Juana y Alonso seguían a lo suyo que, por otra parte, no dejaba de ser lo mío y era tal el ardor de sus atrevidas miradas y la indiscreción de sus audaces sonrisas que, aun conociendo que Alonsillo fingía, aquello me ofendía tanto que hubiera deseado hallarme a miles de leguas de allí. Con todo, la mayor de los Curvos no tardaría mucho en despertar de su extravío pues era una dama hidalga de la alta sociedad y, para un primer encuentro con un lacayo de librea —por gallardo que fuera el mozo—, empezaba a ser suficiente. Había que admitir que Alonso estaba obrando muy felizmente, mejor que un buen cómico de la legua, y, de no ser yo tan necia, me habría regocijado que Juana hubiera sido cazada como un ciervo en la berrea.

—Me agradaría mucho —dije a las dos hermanas, fijando mi mirada en Juana Curvo para obligarla a salir de su embelesamiento— que vuestras mercedes vinieran alguna tarde a merendar a mi palacio. ¿Qué les parece mañana?

—¿Mañana? —preguntó Juana, ignorante del asunto que se trataba.

—¿No puedes ir mañana a merendar al palacio de doña Catalina? —se sorprendió Isabel.

—¡Oh, naturalmente que sí! —exclamó, contenta por primera vez desde que la conocía, insinuando incluso una sonrisa valederamente feliz entretanto acechaba fugazmente a Alonsillo de reojo.

Nada me complacía menos que invitar a las Curvo a mi palacio, mas el asunto había discurrido tan bien que no convenía aflojar el lazo que sujetaba a la presa. Por el contrario, interesaba atarla corto y enseñarle la zanahoria para que aquella deshonesta agitación que la embargaba perdurase y diese fruto. Advertir su rostro turbado por tan rancia emoción me procuraba un pérfido placer.

En cuanto nos alejamos del carruaje de las Curvo, Alonso me miró y tomó a reír muy de gana.
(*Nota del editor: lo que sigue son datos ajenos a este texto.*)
File: src/rtl/run_monitor_pkg.sv
// Shared types and default parameter values for the CPU run monitor.
package run_monitor_pkg;

    typedef enum logic [1:0] {
        ST_IDLE,
        ST_RUN,
        ST_PASS,
        ST_TIMEOUT
    } state_t;

    localparam int unsigned DEF_CNT_W       = 32;
    localparam int unsigned DEF_TIMEOUT     = 1000;
    localparam logic [3:0]  DEF_FETCH_STAT  = 4'd0;
    localparam int unsigned DEF_HALT_REPEAT = 3;

    localparam int unsigned PC_W   = 32;
    localparam int unsigned STAT_W = 4;
    localparam int unsigned REP_W  = 4;

endpackage

File: src/rtl/run_monitor_sat_counter.sv
// Saturating up-counter with synchronous clear; holds at all-ones.
module sat_counter #(
    parameter int unsigned W = 32
) (
    input  logic         clk,
    input  logic         rst,
    input  logic         clr,
    input  logic         inc,
    output logic [W-1:0] q
);

    always_ff @(posedge clk or posedge rst) begin
        if (rst) begin
            q <= '0;
        end else if (clr) begin
            q <= '0;
        end else if (inc && (q != '1)) begin
            q <= q + W'(1);
        end
    end

endmodule

File: src/rtl/run_monitor.sv
// Watches a CPU's control state and PC, counts cycles/fetches/redirects and
// declares PASS on a repeated-PC halt or TIMEOUT when the cycle budget runs out.
module run_monitor
    import run_monitor_pkg::*;
#(
    parameter int unsigned CNT_W       = DEF_CNT_W,
    parameter int unsigned TIMEOUT     = DEF_TIMEOUT,
    parameter logic [3:0]  FETCH_STAT  = DEF_FETCH_STAT,
    parameter int unsigned HALT_REPEAT = DEF_HALT_REPEAT
) (
    input  logic              clk,
    input  logic              rst,
    input  logic              run,
    input  logic [STAT_W-1:0] watch_stat,
    input  logic [PC_W-1:0]   watch_pc,
    output logic              done,
    output logic              pass,
    output logic              timeout,
    output logic [CNT_W-1:0]  cycle_cnt,
    output logic [CNT_W-1:0]  inst_cnt,
    output logic [CNT_W-1:0]  redirect_cnt,
    output logic [PC_W-1:0]   last_pc
);

    state_t            state;
    logic [STAT_W-1:0] prev_stat;
    logic [REP_W-1:0]  rep_cnt;
    logic [REP_W-1:0]  rep_next;
    logic              in_run;
    logic              start;
    logic              fetch;
    logic              first;
    logic              repeat_pc;
    logic              redir;
    logic              halt;
    logic              budget_out;

    // A repeated PC is a halt/spin, not a redirect, so it is excluded from redir.
    always_comb begin
        in_run     = (state == ST_RUN);
        start      = (state == ST_IDLE) && run;
        fetch      = in_run && (watch_stat == FETCH_STAT) && (prev_stat != FETCH_STAT);
        first      = (inst_cnt == '0);
        repeat_pc  = !first && (watch_pc == last_pc);
        redir      = fetch && !first && !repeat_pc && (watch_pc != last_pc + PC_W'(4));
        rep_next   = repeat_pc ? rep_cnt + REP_W'(1) : REP_W'(1);
        halt       = fetch && (rep_next == REP_W'(HALT_REPEAT));
        budget_out = in_run && (cycle_cnt == CNT_W'(TIMEOUT - 1));
    end

    always_ff @(posedge clk or posedge rst) begin
        if (rst) begin
            state     <= ST_IDLE;
            prev_stat <= ~FETCH_STAT;
            rep_cnt   <= '0;
            last_pc   <= '0;
            done      <= 1'b0;
            pass      <= 1'b0;
            timeout   <= 1'b0;
        end else begin
            case (state)
                ST_IDLE: begin
                    if (run) begin
                        state     <= ST_RUN;
                        prev_stat <= ~FETCH_STAT;
                        rep_cnt   <= '0;
                    end
                end
                ST_RUN: begin
                    prev_stat <= watch_stat;
                    if (fetch) begin
                        last_pc <= watch_pc;
                        rep_cnt <= rep_next;
                    end
                    if (halt) begin
                        state <= ST_PASS;
                        done  <= 1'b1;
                        pass  <= 1'b1;
                    end else if (budget_out) begin
                        state   <= ST_TIMEOUT;
                        done    <= 1'b1;
                        timeout <= 1'b1;
                    end
                end
                default: begin
                    state <= state;
                end
            endcase
        end
    end

    sat_counter #(.W(CNT_W)) u_cycle_cnt (
        .clk (clk),
        .rst (rst),
        .clr (start),
        .inc (in_run),
        .q   (cycle_cnt)
    );

    sat_counter #(.W(CNT_W)) u_inst_cnt (
        .clk (clk),
        .rst (rst),
        .clr (start),
        .inc (fetch),
        .q   (inst_cnt)
    );

    sat_counter #(.W(CNT_W)) u_redirect_cnt (
        .clk (clk),
        .rst (rst),
        .clr (start),
        .inc (redir),
        .q   (redirect_cnt)
    );

endmodule
File: config.mk
export PLATFORM = sky130hd
export DESIGN_NAME = run_monitor
export DESIGN_NICKNAME = d
export VERILOG_FILES = /design/src/rtl/run_monitor_pkg.sv /design/src/rtl/run_monitor_sat_counter.sv /design/src/rtl/run_monitor.sv
export SDC_FILE = /design/constraint.sdc
export NUM_CORES = 1
export LEC_CHECK = 0
export ABC_AREA = 1
export CAP_MARGIN = 15
export CORE_MARGIN = 8
export CORE_UTILIZATION = 40
export DETAILED_ROUTE_END_ITERATION = 6
export PLACE_DENSITY = 0.62
export SYNTH_ARGS = -nofsm -noshare
export SYNTH_HDL_FRONTEND = slang
export SYNTH_SLANG_ARGS = --single-unit
File: constraint.sdc
create_clock -name clk -period 9 [get_ports clk]
set_clock_uncertainty 0.2 [all_clocks]
set_input_delay 1.35 -clock clk [delete_from_list [all_inputs] [get_ports clk]]
set_output_delay 1.35 -clock clk [all_outputs]
set_load 0.005 [all_outputs]
==> flow_summary.json <==
{
  "combPwrFrac": 0.070,
  "ys_types": 37,
  "power.density_mw_per_mm2": 120,
  "yosysWarnings": 0,
  "core_area_mm2": 0.0233,
  "static-leakage-power_nw": 5.53,
  "cts_tree": "done",
  "dp_hpwl_um": 21300,
  "path_clk_slew_ns": 0.06,
  "num-nets-final": 1620,
  "place.gp.congestion": 0.919,
  "clock_latency_ns": 0.43,
  "die_w_um": 170,
  "cp.arrival_ns": 4.43,
  "grt_use_total": 0.201,
  "htree_levels": 4,
  "whs_path_depth": 2,
  "drtIter0Drc": 825,
  "crit_path_start": "watch_pc[1]",
  "syn_area_per_cell_um2": 6.66,
  "rows": 56,
  "final_util": 0.513,
  "die_h_um": 170,
  "drive_above_1_share": 0.0403,
  "drv_slew": 0,
  "required_ns": 9.16,
  "synth_nets": 1462,
  "place_area_mm2": 0.0114,
  "post-route-cell-area_mm2": 0.0120,
  "path_class": "primary input to flop",
  "root_buffer": "clkbuf_16",
  "critPathBufInv": 2,
  "vdd_drop_max_mv": 0.0976,
  "hold_buffers": 0,
  "synth.area.top_cells": "dfrtp_1 (36%), nand2_1 (17%), inv_1 (7.3%)",
  "grt_max_degree": 102,
  "die_area_mm2": 0.0288,
  "grt-ovfl-total": 0,
  "switching_power_w": 0.000381,
  "hold_violations": 0,
  "antenna_left": 0,
  "synth_top_area_frac": 0.363,
  "synth_top_area_cell": "dfrtp_1",
  "insertedDiodeCount": 0,
  "synthFlopType": "dfrtp_1",
  "grt_pass1_wl_um": 47800,
  "timing.rr.start": "last_pc[3]",
  "initial_core_util": 0.404,
  "io_pins": 170,
  "antenna_found_initial": 0,
  "synthesis.area_mm2": 0.00943,
  "seq_power_share": 0.459,
  "post_cts_resized": 0,
  "grt_pass1_vias": 9393,
  "cp_max_fo": 33,
  "cts_buffer_depth": 2,
  "status": "finished clean",
  "rsz0062_at_grt": "no",
  "r2r_end": "u_redirect_cnt.q[30]",
  "fillers": 2340,
  "hold_path_end": "prev_stat[1]",
  "pwr-share-clk": 0.471,
  "tns_ns": 0,
  "worst_pin_slew_ns": 1.02,
  "async_reset_ff_frac": 1.00,
  "hp-class": "flop to flop",
  "rrSetupSlack_ns": 5.38,
  "multiInputGateArea_mm2": 0.00504,
  "clock.fmax_mhz": 234,
  "clock-sinks": 141,
  "firstDrtPassIters": 7,
  "period_minus_slack_ns": 4.27,
  "area_delta_synth_final_pct": 26.8,
  "finalSetupViolCount": 0,
  "p_sw_frac": 0.266,
  "end_kind": "flop",
  "cp_slowest_stage_delay_ns": 0.74,
  "max_slew_margin": 0.319,
  "portBuffers": 169,
  "routedWlPerCell_um": 15.0,
  "p_int_w": 0.00105,
  "via_per_inst": 5.07,
  "min_from": "prev_stat[1]",
  "slowest_stage": "nand2_2",
  "reg2reg_depth": 13,
  "drc": 0,
  "postCtsSetupRepairBufs": 0,
  "cts_buffers": 17,
  "path_common_cell": "nand2_1",
  "crit_path_cell_trace": "clkdlybuf4s50_1 -> inv_1 -> nand2_1 -> nand2_1 -> nor2_1 -> nand2_1 -> nor2_1 -> nand3_1 -> nor2_1 -> nand2_1 -> nor2_1 -> nand3_2 -> nand2_2 -> nand3_1 -> nand2_1",
  "seq_area_frac_synth": 0.375,
  "wl_um": 28600,
  "drv_cap": 0,
  "final-seq-area_mm2": 0.00353,
  "synthCells": 1417,
  "ys_ff_latch": 141,
  "worst_path_dominant_cell_family": "simple AND/OR/NAND/NOR gates",
  "routed-via-count": 9669,
  "start_kind": "primary input",
  "post-route-period-util": 0.475,
  "synth-edff-count": 0
}
## routing by layer
| layer | vias to the layer above | wire length (µm) | GRT usage |
|---|---|---|---|
| met4 | 0 | 323 | 0.0546 |
| met5 | - | 0 | 0 |
| li1 | 4883 | - | - |
| met3 | 30 | 1620 | 0.0398 |
| met1 | 4497 | 13600 | 0.271 |
| met2 | 259 | 13100 | 0.325 |
## power by group through the flow
stage | combinational (W) | clock, W | sequential (W)
finish | 0.000101 | 0.000674 | 0.000657
global route | 0.000114 | 0.000719 | 0.000658
CTS | 0.000103 | 0.000689 | 0.000656
detailed placement | 0.000102 | 0 | 0.000668
global placement | 0.000102 | 0 | 0.000668
floorplan | 0.0000484 | 0 | 0.000666
## cells by family (layout without fill, tap and decap cells)
logic type      Yosys count  in the layout  synth area share
simple gates            879            879             0.405
fa+ha+maj                 6              6           0.00796
buf+inv                 224            395            0.0923
xor+xnor                 70             70            0.0650
compound gates           97             97            0.0552
flops                   141            141             0.375
## flip-flops by register name (all words and copies together) (netlist names)
register          cells
last_pc              32
u_redirect_cnt.q     32
prev_stat             4
u_inst_cnt.q         32
timeout               1
pass                  1
u_cycle_cnt.q        32
rep_cnt               4
done                  1
state                 2
## worst reg2reg max path: stages, from the launching register on
cell,delay (ns)
dfrtp_1,0.45
ha_1,0.23
inv_1,0.09
nor2_1,0.23
nand3_2,0.21
o21bai_1,0.19
nand2_1,0.08
nor2_1,0.10
nand2_1,0.08
nor2_1,0.15
nand3_2,0.55
nand2_2,0.74
nand3_1,0.16
nand2_1,0.10
## cell type report
class                      instances  area share
tap                              319      0.0334
multi-input combinational       1052       0.421
sequential                       141       0.295
timing repair buffer             175       0.145
inverter                         188      0.0594
clock buffer                      17      0.0355
clock inverter                    15      0.0105
## placed cells by master (no fill, tap or decap), types with 3 or more instances in the layout
cell type,n
or2_2,4
nor2_1,177
nand3_1,107
dfstp_2,4
dfrtp_1,137
ha_1,6
nor3b_1,3
nand3b_1,5
o21ai_0,43
nand4_1,72
inv_6,8
o31ai_1,3
clkbuf_16,17
inv_1,182
nor3_1,49
nor4_1,16
nand2_1,430
inv_2,4
o21bai_1,5
clkdlybuf4s50_1,169
nor2_2,5
a21oi_1,39
clkinvlp_4,4
nand2_2,3
xnor2_1,35
buf_4,6
xor2_1,35
## how the worst max path moves through the flow
stage,end,slack [ns],depth (start not counted)
3_3_place_gp,u_redirect_cnt.q[9],4.38,15
4_1_cts,u_redirect_cnt.q[30],4.73,15
2_1_floorplan,done,3.68,1
5_1_grt,u_redirect_cnt.q[5],4.28,15
6_report,u_redirect_cnt.q[30],4.73,15
3_5_place_dp,u_redirect_cnt.q[30],4.30,15
## metrics by stage
step	total power, W	worst slack, ns	hold WS, ns	cells
floorplan	0.000714	3.68	0.251	1417
global placement	0.000770	4.38	0.270	1875
detailed placement	0.000770	4.30	0.268	1875
CTS	0.00145	4.73	0.278	1907
global route	0.00149	4.28	0.305	1907
finish	0.00143	4.73	0.275	1907
## cell usage after synthesis, types with 16 or more instances
cell type / instances
nand2_1: 430
inv_1: 184
nand4_1: 72
nor2_1: 177
nor3_1: 49
nor4_1: 16
o21ai_0: 43
a21oi_1: 39
xor2_1: 35
xnor2_1: 35
clkbuf_1: 23
nand3_1: 107
dfrtp_1: 137
Note: power is estimated with default switching activity, not from simulation.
—¿Cómo te parece que ha ido? —le pregunté, forzando una alegre sonrisa.

—¡Oh, doña Catalina, cómo me voy a divertir! —exclamó gozoso el muy canalla—. La dueña no es un ascua de oro y tiene una pizca de bigote, mas, con todo, no es fea y evidencia que anda muy necesitada de cariño. Ya me entendéis. Con un par de tiernas miradas se ha encendido como un cirio. Llevármela al lecho será coser y cantar. ¿Podré quedarme con todo cuanto me obsequie?

—No naciste para ejemplo de mártires —me burlé, sintiendo una pena tan grande como la mar Océana.

—¿Acaso no os habéis fijado en mi padre, doña Catalina? Todas las mujeres se enamoran de él por su galanura y debéis reconocer que yo he salido en todo a él. Incluso dicen que tengo mejor porte —afirmó el deslenguado, reventando de risa—. Desde muchacho, nunca me han faltado hermosas zagalas y ninguna me ha cobrado jamás por sus servicios.